Source records
▼▼▼

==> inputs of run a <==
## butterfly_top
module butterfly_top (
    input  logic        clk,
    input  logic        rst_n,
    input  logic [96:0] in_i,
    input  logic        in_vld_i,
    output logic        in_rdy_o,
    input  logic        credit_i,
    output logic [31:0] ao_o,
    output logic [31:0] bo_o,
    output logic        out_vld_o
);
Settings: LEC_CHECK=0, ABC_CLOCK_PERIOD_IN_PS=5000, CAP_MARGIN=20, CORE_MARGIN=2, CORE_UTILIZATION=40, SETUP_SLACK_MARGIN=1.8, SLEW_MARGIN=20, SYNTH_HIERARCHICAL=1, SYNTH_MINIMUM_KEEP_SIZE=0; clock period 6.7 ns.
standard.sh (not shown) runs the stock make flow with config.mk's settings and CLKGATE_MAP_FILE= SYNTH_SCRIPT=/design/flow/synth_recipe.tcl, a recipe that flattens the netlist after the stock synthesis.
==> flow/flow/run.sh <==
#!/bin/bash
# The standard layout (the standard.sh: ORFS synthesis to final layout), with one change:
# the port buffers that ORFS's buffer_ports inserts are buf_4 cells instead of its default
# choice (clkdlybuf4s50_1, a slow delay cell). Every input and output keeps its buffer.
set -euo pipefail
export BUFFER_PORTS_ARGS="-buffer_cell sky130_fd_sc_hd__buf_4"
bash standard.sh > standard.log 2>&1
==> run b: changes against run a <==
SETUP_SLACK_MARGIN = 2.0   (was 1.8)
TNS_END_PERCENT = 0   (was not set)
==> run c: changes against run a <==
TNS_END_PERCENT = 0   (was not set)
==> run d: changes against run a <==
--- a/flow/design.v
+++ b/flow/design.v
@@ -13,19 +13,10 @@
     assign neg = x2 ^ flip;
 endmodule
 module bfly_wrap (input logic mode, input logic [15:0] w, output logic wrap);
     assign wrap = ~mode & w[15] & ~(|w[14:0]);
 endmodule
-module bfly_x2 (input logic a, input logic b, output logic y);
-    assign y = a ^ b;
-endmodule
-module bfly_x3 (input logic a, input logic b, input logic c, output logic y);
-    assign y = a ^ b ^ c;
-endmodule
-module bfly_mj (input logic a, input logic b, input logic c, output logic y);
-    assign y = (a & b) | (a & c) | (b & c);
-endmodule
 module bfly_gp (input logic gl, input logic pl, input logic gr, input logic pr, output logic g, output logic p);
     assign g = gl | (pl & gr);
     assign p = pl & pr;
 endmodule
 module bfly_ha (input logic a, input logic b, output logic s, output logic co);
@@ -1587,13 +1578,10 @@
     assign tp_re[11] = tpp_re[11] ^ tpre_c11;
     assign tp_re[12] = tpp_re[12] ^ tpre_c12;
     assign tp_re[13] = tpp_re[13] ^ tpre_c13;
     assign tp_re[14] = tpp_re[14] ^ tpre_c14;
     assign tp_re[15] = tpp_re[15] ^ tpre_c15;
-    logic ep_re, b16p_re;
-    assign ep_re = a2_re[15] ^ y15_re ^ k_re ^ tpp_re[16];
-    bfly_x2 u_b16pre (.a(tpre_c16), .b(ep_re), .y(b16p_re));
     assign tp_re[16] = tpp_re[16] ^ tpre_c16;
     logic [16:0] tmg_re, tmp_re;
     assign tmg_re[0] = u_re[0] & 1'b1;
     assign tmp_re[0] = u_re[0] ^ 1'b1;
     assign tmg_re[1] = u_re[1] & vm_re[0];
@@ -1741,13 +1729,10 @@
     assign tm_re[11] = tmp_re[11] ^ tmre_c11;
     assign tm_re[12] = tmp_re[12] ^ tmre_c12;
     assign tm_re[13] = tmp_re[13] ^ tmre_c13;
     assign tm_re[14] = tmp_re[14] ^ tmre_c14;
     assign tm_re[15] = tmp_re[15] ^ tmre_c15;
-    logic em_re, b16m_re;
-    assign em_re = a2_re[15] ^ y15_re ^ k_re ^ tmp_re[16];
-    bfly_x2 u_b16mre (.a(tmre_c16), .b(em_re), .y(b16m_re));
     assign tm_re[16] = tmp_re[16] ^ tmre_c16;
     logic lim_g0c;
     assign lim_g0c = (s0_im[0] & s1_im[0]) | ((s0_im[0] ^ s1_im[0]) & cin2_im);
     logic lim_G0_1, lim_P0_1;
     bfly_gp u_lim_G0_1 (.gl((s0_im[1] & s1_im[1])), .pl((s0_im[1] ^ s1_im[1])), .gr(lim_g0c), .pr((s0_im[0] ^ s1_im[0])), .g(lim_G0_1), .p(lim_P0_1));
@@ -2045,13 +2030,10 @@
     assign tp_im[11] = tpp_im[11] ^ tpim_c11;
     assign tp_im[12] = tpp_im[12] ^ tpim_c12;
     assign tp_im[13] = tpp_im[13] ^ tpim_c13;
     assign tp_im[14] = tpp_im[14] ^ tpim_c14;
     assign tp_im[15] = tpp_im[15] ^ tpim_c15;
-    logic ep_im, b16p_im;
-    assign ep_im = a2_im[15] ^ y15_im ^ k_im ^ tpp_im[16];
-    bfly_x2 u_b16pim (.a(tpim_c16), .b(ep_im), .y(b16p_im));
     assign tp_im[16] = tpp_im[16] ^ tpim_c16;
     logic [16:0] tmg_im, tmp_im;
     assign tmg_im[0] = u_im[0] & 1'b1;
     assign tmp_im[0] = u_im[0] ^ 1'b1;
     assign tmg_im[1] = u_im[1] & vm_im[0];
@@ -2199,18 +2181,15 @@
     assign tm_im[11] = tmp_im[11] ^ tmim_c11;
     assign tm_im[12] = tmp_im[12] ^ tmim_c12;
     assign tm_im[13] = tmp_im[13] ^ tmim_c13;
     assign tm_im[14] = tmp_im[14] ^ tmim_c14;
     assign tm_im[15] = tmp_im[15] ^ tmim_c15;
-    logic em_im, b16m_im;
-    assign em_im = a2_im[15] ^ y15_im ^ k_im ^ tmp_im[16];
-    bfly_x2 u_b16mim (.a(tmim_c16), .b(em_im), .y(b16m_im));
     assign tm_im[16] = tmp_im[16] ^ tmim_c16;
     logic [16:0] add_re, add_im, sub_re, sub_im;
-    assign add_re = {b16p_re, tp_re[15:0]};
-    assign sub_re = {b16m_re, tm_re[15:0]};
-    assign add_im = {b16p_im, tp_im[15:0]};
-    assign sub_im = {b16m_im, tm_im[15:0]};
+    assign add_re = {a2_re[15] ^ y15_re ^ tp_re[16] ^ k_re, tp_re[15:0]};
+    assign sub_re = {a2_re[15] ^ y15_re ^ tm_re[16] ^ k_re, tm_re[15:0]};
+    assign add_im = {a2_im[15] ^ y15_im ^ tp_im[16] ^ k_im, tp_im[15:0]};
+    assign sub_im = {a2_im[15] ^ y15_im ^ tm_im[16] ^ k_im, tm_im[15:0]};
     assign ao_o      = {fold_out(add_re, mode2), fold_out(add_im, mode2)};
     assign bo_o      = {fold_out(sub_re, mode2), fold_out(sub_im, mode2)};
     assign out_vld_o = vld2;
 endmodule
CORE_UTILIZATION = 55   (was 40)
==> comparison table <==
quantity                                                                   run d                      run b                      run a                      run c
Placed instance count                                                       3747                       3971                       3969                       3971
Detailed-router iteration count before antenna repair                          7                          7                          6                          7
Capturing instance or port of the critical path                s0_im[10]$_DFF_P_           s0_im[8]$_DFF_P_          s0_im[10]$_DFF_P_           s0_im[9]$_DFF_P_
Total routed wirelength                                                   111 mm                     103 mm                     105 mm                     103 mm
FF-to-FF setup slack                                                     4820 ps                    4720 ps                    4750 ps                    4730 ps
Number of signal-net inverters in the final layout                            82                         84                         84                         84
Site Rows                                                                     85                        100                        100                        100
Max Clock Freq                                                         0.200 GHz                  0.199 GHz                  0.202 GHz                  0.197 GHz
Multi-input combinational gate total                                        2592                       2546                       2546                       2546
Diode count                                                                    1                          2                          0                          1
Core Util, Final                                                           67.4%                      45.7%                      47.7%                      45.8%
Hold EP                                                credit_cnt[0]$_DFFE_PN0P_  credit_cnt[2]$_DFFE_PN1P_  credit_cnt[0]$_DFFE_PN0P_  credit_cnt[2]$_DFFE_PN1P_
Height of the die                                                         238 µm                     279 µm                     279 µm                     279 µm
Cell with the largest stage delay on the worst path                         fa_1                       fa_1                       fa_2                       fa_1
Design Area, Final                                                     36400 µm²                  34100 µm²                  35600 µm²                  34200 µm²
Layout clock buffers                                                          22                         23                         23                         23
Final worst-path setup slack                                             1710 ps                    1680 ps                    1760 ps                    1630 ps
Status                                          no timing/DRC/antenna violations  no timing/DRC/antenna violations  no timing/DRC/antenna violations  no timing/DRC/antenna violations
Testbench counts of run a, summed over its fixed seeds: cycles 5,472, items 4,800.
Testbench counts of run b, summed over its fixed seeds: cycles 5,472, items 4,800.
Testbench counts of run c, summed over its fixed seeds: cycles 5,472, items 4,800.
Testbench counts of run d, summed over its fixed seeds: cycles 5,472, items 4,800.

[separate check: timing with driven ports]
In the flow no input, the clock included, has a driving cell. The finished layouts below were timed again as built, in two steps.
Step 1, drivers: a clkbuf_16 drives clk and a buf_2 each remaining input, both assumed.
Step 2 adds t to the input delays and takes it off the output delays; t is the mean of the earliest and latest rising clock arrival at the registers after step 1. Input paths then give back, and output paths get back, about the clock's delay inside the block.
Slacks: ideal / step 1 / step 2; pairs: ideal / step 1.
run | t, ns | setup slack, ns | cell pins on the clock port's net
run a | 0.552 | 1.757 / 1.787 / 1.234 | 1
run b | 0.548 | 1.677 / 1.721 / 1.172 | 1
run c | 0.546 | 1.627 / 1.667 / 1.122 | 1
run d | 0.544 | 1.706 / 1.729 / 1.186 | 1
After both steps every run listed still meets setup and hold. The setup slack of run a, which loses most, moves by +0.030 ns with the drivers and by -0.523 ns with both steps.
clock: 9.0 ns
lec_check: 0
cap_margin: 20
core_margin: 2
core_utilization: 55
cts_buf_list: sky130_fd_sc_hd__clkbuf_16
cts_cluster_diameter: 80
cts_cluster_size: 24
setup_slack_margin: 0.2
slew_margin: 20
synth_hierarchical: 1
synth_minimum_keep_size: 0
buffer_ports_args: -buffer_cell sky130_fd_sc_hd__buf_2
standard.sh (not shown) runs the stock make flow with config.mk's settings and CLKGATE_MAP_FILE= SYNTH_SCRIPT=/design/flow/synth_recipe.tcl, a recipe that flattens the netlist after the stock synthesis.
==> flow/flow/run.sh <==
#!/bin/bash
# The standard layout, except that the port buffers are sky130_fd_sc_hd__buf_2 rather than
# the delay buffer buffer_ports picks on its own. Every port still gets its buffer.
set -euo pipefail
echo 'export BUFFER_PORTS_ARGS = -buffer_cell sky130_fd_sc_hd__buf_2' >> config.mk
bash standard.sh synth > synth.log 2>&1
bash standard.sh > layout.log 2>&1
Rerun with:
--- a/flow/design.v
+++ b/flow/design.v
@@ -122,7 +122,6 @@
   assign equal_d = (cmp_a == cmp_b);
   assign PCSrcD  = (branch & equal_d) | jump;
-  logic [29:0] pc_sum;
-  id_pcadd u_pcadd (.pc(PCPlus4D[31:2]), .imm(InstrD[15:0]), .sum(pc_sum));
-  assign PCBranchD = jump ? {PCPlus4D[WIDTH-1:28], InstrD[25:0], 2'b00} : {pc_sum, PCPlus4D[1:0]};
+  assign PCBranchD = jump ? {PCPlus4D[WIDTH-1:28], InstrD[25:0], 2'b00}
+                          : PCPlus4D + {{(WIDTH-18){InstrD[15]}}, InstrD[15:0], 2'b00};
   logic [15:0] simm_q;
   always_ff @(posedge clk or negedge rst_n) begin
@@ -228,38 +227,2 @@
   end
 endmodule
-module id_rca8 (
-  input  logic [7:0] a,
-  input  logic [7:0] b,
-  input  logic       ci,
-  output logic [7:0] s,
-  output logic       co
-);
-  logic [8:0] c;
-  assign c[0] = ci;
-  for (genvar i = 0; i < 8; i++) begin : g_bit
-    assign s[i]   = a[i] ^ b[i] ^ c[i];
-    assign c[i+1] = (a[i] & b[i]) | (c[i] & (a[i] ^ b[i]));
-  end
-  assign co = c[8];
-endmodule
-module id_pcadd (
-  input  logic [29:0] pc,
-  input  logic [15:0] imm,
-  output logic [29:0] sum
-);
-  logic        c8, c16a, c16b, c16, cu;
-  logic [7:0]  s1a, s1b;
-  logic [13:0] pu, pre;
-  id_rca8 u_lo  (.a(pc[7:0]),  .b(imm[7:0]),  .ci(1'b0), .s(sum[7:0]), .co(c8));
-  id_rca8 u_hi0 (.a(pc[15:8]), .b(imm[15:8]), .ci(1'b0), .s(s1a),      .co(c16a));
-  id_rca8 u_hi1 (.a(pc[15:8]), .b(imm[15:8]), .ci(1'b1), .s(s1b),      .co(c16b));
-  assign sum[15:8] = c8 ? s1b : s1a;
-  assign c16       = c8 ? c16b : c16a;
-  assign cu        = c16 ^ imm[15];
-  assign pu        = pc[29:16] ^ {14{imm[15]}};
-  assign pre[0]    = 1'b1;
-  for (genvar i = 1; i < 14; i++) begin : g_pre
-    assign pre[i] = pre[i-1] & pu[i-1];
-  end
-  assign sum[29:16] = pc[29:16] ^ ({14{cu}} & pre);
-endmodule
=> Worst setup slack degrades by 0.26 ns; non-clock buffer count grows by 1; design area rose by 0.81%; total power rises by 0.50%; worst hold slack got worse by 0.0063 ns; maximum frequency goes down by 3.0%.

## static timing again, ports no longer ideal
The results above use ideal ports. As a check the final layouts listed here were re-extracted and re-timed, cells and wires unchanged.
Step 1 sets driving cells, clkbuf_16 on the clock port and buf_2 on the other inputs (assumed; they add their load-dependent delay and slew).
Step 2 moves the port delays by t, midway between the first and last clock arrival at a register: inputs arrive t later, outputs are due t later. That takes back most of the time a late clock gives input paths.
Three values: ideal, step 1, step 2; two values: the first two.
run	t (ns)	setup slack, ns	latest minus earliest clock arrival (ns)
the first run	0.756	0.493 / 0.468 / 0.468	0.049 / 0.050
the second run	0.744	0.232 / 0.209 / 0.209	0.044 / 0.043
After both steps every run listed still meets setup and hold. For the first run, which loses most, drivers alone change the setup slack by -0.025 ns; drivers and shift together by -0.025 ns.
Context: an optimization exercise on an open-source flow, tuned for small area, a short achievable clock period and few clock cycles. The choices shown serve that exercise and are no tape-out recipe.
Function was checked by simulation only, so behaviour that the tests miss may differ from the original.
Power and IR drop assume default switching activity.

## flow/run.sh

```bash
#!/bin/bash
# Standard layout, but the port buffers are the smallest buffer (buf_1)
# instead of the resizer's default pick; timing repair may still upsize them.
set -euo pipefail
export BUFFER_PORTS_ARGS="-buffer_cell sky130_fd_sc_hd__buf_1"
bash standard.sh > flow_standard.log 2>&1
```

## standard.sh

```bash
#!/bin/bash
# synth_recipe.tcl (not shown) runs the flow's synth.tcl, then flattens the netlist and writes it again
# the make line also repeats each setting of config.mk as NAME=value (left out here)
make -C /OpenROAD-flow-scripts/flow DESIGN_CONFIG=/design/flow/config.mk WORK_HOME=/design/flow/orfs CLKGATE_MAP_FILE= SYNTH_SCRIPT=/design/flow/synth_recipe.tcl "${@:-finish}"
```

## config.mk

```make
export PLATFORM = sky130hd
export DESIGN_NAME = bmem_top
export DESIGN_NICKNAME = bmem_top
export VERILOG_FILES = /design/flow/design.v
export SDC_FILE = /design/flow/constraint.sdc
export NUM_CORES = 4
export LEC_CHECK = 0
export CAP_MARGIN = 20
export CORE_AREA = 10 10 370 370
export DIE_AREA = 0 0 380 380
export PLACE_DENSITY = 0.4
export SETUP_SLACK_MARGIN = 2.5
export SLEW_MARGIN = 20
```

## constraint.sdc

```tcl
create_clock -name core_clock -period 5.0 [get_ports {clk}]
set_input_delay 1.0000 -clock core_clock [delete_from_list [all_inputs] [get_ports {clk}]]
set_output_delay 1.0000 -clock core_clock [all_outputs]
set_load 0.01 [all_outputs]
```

▲▲▲
▼▼▼

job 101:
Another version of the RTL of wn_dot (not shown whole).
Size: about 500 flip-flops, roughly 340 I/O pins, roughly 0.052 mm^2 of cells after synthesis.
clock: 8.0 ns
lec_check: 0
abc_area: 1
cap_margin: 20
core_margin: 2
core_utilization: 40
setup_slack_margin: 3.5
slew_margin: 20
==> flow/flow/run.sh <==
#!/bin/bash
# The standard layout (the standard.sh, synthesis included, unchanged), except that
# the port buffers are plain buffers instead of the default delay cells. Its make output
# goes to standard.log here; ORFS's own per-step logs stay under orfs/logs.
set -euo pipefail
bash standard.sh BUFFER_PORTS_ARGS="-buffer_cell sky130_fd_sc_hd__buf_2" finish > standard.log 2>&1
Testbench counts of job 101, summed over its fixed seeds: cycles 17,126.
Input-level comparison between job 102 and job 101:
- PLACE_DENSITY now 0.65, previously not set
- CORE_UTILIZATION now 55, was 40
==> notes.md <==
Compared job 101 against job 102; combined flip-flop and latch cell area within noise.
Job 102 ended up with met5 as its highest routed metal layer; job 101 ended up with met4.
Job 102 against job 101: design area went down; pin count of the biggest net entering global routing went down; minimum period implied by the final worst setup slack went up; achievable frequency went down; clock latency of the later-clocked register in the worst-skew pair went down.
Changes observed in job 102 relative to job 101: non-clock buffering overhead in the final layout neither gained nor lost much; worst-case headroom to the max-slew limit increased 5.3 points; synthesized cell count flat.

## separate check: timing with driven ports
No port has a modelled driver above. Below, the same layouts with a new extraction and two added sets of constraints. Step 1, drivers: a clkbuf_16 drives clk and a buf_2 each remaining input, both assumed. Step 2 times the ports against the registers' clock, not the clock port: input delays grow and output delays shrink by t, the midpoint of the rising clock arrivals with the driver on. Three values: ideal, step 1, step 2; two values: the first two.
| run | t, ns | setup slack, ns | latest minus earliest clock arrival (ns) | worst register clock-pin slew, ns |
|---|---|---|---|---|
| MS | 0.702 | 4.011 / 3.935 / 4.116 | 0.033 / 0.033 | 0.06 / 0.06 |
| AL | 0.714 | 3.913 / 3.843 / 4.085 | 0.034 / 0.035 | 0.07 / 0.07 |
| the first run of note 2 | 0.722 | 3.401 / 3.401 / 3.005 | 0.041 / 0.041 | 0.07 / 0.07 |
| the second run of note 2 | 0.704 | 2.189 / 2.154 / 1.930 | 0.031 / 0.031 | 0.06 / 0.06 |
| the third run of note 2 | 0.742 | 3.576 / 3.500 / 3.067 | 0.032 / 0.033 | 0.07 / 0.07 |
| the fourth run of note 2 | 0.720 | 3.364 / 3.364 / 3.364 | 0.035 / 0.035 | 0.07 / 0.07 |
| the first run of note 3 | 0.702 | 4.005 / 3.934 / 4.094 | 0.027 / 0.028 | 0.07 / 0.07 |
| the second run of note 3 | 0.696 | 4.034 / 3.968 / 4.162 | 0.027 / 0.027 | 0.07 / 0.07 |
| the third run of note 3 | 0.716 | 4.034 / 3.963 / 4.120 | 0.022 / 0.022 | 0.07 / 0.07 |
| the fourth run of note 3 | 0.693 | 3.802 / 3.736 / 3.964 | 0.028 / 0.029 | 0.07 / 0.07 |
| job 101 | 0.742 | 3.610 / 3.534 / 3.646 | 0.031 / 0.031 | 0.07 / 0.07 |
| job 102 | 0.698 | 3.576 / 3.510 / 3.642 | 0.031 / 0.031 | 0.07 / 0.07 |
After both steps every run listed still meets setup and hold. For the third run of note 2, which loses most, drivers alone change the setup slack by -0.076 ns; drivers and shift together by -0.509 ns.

▲▲▲
▼▼▼

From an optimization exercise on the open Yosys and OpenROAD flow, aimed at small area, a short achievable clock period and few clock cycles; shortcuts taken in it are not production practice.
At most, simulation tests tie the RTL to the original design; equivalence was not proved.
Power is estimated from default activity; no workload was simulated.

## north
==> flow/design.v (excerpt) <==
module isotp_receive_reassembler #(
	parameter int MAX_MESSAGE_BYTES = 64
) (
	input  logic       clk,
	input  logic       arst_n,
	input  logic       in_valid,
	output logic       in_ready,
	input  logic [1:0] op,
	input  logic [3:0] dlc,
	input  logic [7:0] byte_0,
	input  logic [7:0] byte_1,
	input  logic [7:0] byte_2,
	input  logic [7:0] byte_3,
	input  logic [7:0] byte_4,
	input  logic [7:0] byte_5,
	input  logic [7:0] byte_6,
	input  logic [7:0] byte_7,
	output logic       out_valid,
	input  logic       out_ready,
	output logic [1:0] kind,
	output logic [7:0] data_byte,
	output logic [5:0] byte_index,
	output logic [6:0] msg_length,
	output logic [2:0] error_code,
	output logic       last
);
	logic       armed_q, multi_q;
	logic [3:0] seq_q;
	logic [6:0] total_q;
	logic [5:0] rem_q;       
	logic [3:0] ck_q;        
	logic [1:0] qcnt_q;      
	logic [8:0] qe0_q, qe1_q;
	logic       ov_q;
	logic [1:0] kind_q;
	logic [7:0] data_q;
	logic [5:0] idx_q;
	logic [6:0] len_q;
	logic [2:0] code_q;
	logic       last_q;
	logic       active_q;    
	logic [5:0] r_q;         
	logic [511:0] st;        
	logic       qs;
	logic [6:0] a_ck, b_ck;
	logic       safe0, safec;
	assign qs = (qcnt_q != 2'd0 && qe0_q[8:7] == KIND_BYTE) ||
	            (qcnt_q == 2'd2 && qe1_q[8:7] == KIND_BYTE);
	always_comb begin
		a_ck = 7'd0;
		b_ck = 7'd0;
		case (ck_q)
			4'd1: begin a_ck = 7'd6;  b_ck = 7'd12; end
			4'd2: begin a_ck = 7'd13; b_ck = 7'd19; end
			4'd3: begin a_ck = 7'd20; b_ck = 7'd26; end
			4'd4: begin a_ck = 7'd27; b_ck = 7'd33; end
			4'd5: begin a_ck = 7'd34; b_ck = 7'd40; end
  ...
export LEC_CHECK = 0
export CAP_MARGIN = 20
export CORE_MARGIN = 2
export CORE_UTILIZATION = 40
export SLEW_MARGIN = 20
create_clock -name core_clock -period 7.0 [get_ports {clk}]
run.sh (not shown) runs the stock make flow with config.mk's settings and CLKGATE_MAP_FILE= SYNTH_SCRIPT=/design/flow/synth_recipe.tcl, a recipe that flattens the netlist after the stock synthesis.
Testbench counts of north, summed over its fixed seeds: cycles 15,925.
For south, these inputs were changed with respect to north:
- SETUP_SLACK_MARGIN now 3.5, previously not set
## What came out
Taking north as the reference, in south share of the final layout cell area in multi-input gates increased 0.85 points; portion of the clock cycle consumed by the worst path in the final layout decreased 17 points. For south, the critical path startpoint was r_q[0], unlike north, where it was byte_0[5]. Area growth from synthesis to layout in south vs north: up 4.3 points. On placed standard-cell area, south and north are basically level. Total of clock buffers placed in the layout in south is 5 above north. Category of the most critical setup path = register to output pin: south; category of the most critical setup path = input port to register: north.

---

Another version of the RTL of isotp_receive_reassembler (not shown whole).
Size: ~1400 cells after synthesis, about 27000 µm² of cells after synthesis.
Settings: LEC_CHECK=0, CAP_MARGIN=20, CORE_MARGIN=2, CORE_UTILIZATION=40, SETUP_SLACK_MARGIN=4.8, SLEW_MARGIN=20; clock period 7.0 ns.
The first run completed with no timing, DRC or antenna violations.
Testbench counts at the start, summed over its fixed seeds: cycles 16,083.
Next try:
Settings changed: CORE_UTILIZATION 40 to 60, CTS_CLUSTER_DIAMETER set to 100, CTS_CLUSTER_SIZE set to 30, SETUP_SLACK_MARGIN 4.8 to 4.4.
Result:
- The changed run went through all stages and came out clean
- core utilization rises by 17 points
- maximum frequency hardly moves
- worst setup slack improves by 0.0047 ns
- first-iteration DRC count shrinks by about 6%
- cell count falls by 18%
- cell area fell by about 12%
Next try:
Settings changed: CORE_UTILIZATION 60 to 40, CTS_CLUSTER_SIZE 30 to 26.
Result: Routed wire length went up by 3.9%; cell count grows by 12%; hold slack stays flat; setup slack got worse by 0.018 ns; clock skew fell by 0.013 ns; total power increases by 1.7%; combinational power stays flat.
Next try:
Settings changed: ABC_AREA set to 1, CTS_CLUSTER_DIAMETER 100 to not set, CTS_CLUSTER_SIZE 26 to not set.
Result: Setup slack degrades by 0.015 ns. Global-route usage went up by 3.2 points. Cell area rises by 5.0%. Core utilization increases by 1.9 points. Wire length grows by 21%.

▲▲▲

Beginning at the line with "assign tp_re[15] = tpp_re[15]" and stopping after the line with "assign tmp_re[0] = u_re[0] ^ 1'b1;", please write out every line of the data above exactly and nothing else.

     assign tp_re[15] = tpp_re[15] ^ tpre_c15;
-    logic ep_re, b16p_re;
-    assign ep_re = a2_re[15] ^ y15_re ^ k_re ^ tpp_re[16];
-    bfly_x2 u_b16pre (.a(tpre_c16), .b(ep_re), .y(b16p_re));
     assign tp_re[16] = tpp_re[16] ^ tpre_c16;
     logic [16:0] tmg_re, tmp_re;
     assign tmg_re[0] = u_re[0] & 1'b1;
     assign tmp_re[0] = u_re[0] ^ 1'b1;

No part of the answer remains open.